Dataset START
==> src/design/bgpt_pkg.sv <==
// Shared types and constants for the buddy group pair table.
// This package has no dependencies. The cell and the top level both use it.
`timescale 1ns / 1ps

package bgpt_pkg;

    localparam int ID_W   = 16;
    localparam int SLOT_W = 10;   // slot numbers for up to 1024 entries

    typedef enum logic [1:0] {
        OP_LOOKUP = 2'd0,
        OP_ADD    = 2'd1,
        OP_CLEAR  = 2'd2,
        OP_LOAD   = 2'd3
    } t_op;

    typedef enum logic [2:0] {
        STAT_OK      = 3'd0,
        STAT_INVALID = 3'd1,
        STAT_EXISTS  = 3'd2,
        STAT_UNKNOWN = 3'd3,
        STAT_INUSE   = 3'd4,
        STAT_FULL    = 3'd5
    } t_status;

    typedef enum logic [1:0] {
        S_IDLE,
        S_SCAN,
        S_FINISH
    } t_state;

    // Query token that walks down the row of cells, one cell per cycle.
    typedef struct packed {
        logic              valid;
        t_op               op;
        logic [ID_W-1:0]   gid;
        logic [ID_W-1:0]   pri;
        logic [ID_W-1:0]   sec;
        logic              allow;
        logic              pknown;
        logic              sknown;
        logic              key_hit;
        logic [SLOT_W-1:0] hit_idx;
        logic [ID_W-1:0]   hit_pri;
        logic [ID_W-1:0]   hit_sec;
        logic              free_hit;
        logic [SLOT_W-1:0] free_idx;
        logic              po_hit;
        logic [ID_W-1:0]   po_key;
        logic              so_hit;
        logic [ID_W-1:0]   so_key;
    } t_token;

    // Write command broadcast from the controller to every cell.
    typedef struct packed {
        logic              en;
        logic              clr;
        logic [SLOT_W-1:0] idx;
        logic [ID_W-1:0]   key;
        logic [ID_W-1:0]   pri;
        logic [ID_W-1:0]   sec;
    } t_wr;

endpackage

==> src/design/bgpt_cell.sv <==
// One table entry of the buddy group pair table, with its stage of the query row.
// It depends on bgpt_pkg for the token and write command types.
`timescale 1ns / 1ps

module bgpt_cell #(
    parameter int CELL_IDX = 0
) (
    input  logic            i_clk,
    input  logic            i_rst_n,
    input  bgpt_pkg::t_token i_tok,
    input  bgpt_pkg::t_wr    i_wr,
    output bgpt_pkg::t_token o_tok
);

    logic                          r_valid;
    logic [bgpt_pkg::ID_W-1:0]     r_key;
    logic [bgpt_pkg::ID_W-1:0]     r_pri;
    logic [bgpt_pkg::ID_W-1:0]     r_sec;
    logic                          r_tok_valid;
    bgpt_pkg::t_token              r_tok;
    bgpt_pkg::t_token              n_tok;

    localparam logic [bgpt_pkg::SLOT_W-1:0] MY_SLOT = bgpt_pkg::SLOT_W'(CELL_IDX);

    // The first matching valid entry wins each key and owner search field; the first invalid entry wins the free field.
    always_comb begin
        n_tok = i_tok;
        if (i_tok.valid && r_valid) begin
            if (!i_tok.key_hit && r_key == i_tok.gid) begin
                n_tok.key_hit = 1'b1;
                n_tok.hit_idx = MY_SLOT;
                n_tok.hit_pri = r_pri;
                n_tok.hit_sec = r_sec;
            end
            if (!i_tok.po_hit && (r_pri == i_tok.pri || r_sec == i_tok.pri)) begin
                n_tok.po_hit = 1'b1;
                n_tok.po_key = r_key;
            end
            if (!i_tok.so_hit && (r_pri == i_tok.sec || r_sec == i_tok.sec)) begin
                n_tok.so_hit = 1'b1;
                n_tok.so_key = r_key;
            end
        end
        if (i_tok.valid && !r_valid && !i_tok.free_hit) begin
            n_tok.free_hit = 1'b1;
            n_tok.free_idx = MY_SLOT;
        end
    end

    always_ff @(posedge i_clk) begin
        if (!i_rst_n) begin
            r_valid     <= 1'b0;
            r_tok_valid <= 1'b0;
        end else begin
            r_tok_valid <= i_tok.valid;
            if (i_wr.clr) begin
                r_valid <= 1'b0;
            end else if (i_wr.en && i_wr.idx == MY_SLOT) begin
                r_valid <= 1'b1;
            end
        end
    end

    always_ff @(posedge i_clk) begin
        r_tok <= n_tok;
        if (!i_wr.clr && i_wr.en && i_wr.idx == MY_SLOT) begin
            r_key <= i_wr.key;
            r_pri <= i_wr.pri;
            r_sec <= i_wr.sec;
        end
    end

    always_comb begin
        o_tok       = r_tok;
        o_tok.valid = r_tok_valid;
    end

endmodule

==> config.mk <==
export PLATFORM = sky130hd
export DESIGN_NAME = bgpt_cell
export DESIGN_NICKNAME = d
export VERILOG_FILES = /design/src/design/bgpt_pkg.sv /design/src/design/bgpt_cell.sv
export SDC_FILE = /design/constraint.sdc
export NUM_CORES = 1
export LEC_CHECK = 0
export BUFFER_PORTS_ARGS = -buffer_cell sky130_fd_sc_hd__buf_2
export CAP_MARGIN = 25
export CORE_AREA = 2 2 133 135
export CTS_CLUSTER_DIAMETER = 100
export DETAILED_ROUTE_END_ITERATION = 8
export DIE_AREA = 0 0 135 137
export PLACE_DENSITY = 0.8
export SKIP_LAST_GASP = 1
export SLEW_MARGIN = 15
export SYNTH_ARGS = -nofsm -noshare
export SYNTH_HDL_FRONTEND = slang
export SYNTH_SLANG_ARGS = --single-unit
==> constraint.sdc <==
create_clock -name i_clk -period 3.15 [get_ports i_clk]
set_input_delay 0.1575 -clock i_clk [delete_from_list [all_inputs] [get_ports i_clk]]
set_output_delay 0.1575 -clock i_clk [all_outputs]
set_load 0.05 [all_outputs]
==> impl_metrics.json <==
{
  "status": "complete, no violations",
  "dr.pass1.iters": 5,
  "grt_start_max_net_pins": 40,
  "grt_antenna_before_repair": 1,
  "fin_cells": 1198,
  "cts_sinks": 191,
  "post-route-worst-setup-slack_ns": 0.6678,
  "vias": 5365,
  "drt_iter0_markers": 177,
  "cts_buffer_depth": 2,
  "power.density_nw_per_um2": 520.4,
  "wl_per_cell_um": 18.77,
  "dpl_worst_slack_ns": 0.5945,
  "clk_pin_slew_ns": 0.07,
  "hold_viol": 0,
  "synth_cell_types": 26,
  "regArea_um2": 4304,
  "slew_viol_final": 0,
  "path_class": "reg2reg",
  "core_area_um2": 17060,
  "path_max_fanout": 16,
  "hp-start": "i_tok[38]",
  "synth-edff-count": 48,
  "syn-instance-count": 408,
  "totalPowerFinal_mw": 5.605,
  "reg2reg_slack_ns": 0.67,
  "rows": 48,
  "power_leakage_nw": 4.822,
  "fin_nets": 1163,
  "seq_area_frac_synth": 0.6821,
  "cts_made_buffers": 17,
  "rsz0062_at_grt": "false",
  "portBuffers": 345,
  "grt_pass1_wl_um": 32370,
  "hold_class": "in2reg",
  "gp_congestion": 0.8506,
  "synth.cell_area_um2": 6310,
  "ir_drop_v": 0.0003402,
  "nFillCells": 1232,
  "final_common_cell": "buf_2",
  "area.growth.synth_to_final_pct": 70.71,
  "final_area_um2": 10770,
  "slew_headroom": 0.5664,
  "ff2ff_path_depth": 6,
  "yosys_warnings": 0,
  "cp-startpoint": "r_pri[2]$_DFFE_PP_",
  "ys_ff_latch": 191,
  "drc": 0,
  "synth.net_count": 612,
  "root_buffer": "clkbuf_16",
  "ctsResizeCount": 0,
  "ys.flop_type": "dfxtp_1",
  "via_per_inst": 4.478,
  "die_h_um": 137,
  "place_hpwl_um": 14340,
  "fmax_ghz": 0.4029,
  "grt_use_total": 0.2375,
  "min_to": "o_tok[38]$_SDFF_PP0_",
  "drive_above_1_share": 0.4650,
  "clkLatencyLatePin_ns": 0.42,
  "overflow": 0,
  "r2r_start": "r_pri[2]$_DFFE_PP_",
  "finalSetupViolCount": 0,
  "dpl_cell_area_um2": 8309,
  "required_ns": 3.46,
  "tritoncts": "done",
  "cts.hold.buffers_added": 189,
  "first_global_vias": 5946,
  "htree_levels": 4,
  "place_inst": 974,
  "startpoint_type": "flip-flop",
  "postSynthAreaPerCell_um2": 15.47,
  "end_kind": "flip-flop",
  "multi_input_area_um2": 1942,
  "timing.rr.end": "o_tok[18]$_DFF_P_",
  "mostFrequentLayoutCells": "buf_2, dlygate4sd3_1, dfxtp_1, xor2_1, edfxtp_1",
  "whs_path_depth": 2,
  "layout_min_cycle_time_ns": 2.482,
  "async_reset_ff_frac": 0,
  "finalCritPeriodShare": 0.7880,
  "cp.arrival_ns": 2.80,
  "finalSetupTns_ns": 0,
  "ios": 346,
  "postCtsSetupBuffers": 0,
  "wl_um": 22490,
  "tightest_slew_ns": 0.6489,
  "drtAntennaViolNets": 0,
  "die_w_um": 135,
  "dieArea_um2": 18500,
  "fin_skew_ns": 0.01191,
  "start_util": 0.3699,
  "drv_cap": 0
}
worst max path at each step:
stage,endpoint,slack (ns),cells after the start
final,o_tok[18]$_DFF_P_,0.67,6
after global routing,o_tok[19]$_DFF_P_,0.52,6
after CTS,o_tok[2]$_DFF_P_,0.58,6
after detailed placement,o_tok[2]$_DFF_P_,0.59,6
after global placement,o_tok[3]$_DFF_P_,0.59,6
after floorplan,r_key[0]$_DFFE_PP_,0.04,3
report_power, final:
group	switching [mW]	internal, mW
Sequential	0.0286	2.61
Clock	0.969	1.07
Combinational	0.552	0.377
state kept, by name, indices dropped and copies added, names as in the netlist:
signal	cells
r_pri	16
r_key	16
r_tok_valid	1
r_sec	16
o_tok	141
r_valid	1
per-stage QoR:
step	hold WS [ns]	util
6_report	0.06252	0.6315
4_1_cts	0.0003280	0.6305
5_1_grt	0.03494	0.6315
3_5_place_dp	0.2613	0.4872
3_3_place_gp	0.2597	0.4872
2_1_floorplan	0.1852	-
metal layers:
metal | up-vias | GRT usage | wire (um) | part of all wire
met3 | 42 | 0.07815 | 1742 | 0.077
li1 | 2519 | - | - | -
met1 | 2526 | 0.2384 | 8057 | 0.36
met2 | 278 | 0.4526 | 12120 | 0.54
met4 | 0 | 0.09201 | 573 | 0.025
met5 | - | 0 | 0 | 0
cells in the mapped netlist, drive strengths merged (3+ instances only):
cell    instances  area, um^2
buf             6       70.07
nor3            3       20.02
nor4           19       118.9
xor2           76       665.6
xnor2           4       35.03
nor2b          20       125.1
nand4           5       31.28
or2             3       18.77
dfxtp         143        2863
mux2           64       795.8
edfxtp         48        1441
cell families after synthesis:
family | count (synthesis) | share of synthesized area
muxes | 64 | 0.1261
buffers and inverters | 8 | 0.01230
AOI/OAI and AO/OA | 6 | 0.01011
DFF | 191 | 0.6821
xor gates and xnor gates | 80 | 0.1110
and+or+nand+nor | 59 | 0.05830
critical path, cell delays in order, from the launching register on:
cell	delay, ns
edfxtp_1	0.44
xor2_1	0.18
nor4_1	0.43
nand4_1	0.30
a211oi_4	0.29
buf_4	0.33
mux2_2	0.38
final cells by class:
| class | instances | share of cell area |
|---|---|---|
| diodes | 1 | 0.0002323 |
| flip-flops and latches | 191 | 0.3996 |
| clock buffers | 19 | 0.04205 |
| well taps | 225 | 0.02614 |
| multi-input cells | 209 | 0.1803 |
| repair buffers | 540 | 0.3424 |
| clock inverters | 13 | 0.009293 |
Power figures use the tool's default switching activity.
Dataset END
Dataset START
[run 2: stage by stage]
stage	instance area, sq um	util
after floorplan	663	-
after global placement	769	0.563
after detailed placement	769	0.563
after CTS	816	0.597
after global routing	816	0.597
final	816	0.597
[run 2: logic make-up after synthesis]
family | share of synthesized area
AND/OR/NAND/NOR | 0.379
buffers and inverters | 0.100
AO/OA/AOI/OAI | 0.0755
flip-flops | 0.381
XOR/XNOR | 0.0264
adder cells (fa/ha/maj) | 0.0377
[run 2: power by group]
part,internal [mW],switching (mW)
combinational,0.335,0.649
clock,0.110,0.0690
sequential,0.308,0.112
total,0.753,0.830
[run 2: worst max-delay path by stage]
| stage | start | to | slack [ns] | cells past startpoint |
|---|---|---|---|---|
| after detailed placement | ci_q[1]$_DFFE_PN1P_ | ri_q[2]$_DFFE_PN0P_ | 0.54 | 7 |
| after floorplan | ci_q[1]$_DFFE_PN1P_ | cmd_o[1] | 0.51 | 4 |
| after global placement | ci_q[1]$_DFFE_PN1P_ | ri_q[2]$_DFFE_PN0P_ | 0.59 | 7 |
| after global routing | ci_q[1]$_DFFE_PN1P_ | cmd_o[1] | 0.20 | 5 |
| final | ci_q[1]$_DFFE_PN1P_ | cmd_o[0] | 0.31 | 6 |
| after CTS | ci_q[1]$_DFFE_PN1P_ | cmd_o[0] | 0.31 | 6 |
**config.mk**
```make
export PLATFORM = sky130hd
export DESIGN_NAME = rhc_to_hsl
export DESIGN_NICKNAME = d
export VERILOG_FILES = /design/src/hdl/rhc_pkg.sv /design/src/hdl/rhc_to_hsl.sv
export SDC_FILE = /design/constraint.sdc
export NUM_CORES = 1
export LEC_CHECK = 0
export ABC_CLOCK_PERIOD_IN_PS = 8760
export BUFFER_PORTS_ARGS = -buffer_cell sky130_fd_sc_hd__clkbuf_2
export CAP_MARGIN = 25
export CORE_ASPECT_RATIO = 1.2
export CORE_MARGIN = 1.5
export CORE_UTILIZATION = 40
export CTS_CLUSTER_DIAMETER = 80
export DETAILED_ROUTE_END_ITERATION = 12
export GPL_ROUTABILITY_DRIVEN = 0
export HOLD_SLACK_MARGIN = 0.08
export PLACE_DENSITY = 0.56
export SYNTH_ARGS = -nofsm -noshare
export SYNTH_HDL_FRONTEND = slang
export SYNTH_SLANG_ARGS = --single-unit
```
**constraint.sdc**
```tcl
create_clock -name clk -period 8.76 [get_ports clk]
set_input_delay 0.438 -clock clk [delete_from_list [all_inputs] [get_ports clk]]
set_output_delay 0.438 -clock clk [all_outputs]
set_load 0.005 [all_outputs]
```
Dataset END
Dataset START
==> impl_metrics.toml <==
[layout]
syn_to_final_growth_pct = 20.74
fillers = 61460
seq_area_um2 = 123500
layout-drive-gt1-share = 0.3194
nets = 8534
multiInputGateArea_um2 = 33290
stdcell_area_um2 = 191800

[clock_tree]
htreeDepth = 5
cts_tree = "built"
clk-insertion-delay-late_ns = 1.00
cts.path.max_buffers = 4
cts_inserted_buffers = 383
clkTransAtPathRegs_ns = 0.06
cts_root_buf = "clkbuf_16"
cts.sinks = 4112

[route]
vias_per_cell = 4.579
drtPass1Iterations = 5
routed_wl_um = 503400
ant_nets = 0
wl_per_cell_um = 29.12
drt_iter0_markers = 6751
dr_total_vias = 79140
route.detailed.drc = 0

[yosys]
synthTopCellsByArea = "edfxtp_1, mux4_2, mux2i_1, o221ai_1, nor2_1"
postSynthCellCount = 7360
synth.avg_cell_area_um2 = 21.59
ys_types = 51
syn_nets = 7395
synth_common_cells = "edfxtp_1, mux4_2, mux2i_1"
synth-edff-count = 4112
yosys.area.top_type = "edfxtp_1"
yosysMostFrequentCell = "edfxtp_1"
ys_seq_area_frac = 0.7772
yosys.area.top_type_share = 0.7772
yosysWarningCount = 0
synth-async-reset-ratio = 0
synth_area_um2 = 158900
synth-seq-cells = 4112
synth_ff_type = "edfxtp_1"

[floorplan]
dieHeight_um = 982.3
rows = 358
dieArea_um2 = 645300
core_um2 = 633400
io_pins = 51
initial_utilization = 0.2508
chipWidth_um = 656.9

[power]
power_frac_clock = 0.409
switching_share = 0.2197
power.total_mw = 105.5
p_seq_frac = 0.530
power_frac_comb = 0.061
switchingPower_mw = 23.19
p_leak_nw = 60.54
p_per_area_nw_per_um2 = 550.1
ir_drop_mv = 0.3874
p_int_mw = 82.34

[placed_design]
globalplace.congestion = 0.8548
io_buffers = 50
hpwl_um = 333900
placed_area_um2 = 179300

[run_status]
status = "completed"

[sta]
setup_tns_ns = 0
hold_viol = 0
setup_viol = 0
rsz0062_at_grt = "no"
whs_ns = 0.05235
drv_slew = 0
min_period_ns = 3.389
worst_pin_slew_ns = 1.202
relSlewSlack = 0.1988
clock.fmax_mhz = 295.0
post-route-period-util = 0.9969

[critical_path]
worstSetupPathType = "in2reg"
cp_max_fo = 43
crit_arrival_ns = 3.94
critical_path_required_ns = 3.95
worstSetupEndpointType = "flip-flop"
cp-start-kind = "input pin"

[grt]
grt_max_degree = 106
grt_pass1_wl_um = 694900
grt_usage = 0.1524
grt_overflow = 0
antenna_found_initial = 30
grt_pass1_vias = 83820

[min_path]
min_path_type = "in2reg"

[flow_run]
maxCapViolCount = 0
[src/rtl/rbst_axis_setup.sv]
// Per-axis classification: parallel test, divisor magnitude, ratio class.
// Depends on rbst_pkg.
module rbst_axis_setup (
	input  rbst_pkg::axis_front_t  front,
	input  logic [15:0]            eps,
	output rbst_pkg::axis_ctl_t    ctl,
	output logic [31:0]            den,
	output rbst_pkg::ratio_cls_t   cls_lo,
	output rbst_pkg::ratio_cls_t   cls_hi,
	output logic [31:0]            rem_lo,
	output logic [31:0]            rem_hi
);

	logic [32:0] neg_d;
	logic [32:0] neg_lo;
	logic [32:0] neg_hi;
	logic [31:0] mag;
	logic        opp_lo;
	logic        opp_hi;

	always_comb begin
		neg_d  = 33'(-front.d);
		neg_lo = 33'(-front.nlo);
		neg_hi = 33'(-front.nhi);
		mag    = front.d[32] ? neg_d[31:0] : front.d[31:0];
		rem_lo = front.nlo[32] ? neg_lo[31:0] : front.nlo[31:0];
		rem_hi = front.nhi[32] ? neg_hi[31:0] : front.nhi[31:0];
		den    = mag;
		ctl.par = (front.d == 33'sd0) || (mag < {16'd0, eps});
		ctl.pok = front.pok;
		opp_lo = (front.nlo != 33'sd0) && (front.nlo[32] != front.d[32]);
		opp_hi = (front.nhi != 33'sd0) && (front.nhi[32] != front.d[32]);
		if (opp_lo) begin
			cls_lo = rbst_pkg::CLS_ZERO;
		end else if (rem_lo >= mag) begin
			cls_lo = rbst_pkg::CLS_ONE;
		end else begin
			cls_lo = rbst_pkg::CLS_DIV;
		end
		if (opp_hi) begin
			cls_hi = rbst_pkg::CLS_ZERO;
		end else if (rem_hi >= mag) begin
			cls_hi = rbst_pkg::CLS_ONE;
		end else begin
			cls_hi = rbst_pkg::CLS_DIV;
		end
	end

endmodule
Dataset END
What this task involves. After locating the line with "[floorplan]" above, return that line and every later line through the one with "[critical_path]", word for word and with nothing else.

Task answer.
[floorplan]
dieHeight_um = 982.3
rows = 358
dieArea_um2 = 645300
core_um2 = 633400
io_pins = 51
initial_utilization = 0.2508
chipWidth_um = 656.9

[power]
power_frac_clock = 0.409
switching_share = 0.2197
power.total_mw = 105.5
p_seq_frac = 0.530
power_frac_comb = 0.061
switchingPower_mw = 23.19
p_leak_nw = 60.54
p_per_area_nw_per_um2 = 550.1
ir_drop_mv = 0.3874
p_int_mw = 82.34

[placed_design]
globalplace.congestion = 0.8548
io_buffers = 50
hpwl_um = 333900
placed_area_um2 = 179300

[run_status]
status = "completed"

[sta]
setup_tns_ns = 0
hold_viol = 0
setup_viol = 0
rsz0062_at_grt = "no"
whs_ns = 0.05235
drv_slew = 0
min_period_ns = 3.389
worst_pin_slew_ns = 1.202
relSlewSlack = 0.1988
clock.fmax_mhz = 295.0
post-route-period-util = 0.9969

[critical_path]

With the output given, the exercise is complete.